§ **What you will do**
What lines of the data include the string "registered"? Copy them all.

Dataset records:
━━━━━━

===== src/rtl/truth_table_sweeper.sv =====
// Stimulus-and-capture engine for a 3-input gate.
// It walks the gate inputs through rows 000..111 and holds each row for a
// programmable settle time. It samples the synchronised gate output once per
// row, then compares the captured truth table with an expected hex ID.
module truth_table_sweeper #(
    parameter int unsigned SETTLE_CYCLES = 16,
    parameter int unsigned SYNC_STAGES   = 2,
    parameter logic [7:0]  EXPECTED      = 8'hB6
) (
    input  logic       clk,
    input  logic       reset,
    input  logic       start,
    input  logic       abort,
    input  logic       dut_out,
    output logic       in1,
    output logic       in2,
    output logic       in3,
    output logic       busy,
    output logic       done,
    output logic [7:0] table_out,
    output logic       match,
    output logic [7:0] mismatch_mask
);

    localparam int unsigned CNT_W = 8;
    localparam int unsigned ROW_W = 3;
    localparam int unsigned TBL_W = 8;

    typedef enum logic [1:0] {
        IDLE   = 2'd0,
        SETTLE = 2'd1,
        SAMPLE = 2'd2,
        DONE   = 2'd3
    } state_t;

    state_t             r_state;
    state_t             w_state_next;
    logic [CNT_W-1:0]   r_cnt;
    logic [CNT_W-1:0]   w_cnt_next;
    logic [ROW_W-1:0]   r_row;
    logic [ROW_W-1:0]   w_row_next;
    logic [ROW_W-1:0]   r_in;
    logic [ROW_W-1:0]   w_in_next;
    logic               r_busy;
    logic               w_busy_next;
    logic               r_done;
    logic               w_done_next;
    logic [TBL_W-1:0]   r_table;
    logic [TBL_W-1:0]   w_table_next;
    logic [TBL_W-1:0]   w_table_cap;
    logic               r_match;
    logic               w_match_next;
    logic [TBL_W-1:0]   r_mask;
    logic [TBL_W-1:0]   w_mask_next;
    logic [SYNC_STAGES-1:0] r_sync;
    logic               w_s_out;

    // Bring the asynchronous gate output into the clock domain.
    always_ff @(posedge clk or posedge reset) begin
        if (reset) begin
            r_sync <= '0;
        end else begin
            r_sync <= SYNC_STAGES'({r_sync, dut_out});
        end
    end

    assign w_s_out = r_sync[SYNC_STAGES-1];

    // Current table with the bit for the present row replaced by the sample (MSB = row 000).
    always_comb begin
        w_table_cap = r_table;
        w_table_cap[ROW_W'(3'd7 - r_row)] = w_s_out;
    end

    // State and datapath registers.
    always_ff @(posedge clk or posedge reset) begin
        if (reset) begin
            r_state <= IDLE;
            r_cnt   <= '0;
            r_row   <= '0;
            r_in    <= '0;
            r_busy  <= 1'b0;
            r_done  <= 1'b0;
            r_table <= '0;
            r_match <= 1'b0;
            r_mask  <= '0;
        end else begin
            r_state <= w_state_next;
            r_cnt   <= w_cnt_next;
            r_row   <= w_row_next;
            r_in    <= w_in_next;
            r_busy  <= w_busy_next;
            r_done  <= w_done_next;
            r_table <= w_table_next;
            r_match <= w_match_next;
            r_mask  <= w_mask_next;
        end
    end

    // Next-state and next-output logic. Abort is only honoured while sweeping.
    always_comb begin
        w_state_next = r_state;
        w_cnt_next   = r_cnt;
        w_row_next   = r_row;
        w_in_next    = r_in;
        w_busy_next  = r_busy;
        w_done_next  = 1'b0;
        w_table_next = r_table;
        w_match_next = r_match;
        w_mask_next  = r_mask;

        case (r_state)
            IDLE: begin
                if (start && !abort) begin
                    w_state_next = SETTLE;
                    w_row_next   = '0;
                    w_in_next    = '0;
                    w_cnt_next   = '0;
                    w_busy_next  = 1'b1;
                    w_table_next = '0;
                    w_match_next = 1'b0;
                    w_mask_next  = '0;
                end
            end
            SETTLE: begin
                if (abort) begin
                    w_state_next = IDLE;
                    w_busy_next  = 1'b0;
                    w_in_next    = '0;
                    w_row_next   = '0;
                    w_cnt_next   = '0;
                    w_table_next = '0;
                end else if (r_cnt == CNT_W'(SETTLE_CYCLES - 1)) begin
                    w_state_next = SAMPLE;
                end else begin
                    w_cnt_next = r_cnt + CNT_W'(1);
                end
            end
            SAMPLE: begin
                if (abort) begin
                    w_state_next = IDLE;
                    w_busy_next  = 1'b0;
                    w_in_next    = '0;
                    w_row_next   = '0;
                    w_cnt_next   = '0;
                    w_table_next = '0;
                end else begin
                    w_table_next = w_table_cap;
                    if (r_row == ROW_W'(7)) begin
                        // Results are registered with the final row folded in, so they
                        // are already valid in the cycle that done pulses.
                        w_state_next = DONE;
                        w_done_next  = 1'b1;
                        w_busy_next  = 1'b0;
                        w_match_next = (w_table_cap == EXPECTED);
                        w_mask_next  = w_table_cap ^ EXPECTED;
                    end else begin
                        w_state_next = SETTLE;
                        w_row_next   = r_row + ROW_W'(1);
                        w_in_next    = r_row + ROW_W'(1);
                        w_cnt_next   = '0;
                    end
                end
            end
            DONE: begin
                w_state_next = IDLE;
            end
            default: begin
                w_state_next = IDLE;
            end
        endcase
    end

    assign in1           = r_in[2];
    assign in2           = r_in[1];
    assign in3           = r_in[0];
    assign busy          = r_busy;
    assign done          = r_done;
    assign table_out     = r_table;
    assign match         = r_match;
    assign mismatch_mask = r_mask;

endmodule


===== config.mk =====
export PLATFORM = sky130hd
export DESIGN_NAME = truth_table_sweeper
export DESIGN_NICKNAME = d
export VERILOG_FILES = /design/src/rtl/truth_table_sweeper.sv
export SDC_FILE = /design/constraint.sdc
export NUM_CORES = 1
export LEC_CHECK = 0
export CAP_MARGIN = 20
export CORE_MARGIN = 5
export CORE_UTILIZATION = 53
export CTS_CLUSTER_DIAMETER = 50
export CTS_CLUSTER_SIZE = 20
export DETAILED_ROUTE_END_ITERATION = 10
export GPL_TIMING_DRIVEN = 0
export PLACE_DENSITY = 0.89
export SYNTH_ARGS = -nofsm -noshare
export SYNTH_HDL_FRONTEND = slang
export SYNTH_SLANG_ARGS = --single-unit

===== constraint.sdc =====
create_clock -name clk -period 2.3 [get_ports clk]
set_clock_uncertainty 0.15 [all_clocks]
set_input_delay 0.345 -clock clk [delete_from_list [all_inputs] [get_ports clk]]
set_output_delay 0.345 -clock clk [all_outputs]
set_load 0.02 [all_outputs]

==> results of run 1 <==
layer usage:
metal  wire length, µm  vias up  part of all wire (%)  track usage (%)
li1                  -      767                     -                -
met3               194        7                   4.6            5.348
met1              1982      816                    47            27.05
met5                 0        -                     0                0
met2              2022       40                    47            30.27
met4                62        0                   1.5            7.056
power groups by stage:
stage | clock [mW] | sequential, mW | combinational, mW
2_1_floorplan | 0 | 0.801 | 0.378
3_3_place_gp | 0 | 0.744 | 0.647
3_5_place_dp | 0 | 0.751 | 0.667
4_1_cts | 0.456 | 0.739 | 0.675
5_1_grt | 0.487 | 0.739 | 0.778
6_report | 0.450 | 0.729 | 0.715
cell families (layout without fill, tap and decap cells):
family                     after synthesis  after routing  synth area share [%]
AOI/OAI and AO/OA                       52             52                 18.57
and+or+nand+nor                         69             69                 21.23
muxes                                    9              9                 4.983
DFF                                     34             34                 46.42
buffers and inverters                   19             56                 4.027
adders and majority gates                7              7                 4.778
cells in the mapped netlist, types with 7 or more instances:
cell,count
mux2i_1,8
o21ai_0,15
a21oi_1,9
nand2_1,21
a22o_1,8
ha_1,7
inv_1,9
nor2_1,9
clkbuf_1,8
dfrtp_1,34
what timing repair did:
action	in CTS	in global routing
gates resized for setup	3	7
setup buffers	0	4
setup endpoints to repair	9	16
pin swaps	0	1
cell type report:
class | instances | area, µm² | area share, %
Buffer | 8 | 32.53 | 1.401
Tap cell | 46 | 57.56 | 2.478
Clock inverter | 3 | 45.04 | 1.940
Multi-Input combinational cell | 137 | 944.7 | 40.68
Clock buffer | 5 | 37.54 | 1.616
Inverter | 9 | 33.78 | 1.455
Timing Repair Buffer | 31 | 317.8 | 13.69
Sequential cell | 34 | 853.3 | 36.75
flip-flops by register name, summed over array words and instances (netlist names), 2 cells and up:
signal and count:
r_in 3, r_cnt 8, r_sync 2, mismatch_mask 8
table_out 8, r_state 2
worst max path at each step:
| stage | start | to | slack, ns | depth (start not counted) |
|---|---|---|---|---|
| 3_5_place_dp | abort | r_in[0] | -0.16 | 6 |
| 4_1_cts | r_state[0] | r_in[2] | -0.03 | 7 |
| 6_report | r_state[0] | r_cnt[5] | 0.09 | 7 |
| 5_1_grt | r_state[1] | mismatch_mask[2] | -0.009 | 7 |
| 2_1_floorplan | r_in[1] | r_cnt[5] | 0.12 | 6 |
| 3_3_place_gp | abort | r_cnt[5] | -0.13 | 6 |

━━━━━━

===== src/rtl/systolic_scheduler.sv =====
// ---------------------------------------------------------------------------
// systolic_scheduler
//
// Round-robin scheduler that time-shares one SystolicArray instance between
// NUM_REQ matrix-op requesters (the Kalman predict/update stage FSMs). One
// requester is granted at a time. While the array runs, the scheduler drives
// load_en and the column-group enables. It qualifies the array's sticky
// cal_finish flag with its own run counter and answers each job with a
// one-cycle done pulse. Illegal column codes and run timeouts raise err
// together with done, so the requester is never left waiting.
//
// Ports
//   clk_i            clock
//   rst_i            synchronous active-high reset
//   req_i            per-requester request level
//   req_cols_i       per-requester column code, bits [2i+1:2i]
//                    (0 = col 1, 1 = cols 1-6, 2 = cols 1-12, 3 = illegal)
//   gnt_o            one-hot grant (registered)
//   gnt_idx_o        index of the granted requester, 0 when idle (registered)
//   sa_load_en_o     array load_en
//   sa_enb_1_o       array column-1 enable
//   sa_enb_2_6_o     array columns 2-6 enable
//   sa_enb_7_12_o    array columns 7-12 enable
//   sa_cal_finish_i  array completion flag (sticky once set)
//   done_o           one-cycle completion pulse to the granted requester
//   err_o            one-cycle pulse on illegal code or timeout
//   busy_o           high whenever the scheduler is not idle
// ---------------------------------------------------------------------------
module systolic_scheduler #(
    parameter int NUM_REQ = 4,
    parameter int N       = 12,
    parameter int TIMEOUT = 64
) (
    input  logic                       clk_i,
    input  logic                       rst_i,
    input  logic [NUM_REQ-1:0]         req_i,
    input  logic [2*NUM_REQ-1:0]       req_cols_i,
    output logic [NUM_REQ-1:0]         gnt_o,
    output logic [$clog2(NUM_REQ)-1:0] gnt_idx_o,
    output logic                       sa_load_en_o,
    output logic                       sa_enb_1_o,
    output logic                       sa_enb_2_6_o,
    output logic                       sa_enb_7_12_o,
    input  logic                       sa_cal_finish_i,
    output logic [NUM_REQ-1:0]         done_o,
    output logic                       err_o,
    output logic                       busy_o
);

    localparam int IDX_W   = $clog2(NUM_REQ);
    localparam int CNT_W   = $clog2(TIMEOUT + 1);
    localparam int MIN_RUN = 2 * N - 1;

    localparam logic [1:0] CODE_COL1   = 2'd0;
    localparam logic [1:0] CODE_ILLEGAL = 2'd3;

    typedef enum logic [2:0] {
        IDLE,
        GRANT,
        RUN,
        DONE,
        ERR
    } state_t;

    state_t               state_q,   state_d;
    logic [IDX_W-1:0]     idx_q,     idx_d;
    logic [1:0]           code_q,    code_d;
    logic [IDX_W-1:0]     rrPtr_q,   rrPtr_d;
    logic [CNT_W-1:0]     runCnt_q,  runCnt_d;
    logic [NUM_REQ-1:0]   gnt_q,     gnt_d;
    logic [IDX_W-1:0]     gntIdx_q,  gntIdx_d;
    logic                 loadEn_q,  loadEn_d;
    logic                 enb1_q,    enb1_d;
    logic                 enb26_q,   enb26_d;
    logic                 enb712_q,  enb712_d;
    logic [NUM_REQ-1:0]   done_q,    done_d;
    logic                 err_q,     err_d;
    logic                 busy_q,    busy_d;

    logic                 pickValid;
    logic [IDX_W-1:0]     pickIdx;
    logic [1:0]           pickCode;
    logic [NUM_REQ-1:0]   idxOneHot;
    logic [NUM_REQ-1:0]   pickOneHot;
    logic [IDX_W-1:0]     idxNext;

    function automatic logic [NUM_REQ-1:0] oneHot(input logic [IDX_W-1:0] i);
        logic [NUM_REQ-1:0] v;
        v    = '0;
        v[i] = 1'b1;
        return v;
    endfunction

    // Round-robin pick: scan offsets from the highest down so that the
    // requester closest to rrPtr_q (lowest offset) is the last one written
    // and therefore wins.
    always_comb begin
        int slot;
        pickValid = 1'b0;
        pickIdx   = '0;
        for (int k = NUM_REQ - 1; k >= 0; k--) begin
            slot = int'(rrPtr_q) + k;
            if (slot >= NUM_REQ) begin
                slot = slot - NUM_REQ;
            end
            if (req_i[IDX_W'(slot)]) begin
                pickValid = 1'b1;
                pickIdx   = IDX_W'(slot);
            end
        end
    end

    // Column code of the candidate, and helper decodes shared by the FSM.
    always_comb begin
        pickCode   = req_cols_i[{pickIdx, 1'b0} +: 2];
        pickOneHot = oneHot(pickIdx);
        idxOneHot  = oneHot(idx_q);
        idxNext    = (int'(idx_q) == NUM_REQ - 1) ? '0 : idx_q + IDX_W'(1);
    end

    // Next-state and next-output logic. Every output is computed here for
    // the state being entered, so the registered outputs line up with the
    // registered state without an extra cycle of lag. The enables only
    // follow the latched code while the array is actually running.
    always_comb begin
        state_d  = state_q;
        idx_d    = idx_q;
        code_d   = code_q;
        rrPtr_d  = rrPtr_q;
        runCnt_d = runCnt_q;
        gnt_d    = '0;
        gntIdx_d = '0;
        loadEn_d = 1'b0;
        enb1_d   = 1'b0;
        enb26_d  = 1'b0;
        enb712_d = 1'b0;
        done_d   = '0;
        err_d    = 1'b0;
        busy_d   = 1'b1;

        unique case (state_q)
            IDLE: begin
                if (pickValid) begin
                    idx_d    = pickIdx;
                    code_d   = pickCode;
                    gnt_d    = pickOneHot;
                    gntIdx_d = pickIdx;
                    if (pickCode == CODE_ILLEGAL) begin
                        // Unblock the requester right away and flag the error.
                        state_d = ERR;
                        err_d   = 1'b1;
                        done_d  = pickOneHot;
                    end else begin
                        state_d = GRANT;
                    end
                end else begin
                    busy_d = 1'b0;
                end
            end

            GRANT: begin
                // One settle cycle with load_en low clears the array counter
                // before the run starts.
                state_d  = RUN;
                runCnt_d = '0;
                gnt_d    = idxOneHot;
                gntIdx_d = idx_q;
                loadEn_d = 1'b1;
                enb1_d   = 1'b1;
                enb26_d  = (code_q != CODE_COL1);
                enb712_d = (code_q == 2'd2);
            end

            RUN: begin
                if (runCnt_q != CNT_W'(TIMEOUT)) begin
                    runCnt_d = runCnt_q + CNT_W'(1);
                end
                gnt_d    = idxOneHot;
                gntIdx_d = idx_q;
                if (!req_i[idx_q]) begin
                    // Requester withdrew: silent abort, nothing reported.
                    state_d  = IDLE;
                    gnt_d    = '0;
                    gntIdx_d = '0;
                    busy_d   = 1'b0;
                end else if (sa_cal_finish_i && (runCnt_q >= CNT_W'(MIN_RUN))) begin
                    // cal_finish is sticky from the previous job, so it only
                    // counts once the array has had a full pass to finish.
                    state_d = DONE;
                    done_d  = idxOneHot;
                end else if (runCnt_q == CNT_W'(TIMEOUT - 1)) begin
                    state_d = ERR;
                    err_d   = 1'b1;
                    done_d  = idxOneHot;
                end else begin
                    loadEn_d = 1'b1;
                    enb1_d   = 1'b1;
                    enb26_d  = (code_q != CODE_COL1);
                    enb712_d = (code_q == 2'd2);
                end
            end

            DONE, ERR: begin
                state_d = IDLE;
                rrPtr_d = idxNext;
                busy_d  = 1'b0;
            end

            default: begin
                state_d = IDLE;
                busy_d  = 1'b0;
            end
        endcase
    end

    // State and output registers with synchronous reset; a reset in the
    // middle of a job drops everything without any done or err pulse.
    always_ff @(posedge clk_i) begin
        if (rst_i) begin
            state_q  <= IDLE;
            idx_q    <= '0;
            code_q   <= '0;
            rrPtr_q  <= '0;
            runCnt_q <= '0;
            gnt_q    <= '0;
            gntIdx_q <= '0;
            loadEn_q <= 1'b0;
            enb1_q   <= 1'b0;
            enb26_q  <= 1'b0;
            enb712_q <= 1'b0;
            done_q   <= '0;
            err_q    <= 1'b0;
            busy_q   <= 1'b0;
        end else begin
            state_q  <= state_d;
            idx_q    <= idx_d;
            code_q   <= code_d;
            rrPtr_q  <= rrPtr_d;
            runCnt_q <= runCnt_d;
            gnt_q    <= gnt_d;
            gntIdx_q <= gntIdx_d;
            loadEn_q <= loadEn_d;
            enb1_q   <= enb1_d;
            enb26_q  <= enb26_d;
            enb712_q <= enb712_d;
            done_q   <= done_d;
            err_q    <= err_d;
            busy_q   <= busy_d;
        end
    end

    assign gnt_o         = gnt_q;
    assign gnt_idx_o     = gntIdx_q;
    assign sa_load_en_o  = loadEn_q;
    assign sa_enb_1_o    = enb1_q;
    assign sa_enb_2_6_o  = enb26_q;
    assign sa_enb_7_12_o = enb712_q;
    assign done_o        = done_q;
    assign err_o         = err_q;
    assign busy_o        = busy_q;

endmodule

━━━━━━

§ **Response to the exercise**
                        // Results are registered with the final row folded in, so they
//   gnt_o            one-hot grant (registered)
//   gnt_idx_o        index of the granted requester, 0 when idle (registered)
    // the state being entered, so the registered outputs line up with the
    // registered state without an extra cycle of lag. The enables only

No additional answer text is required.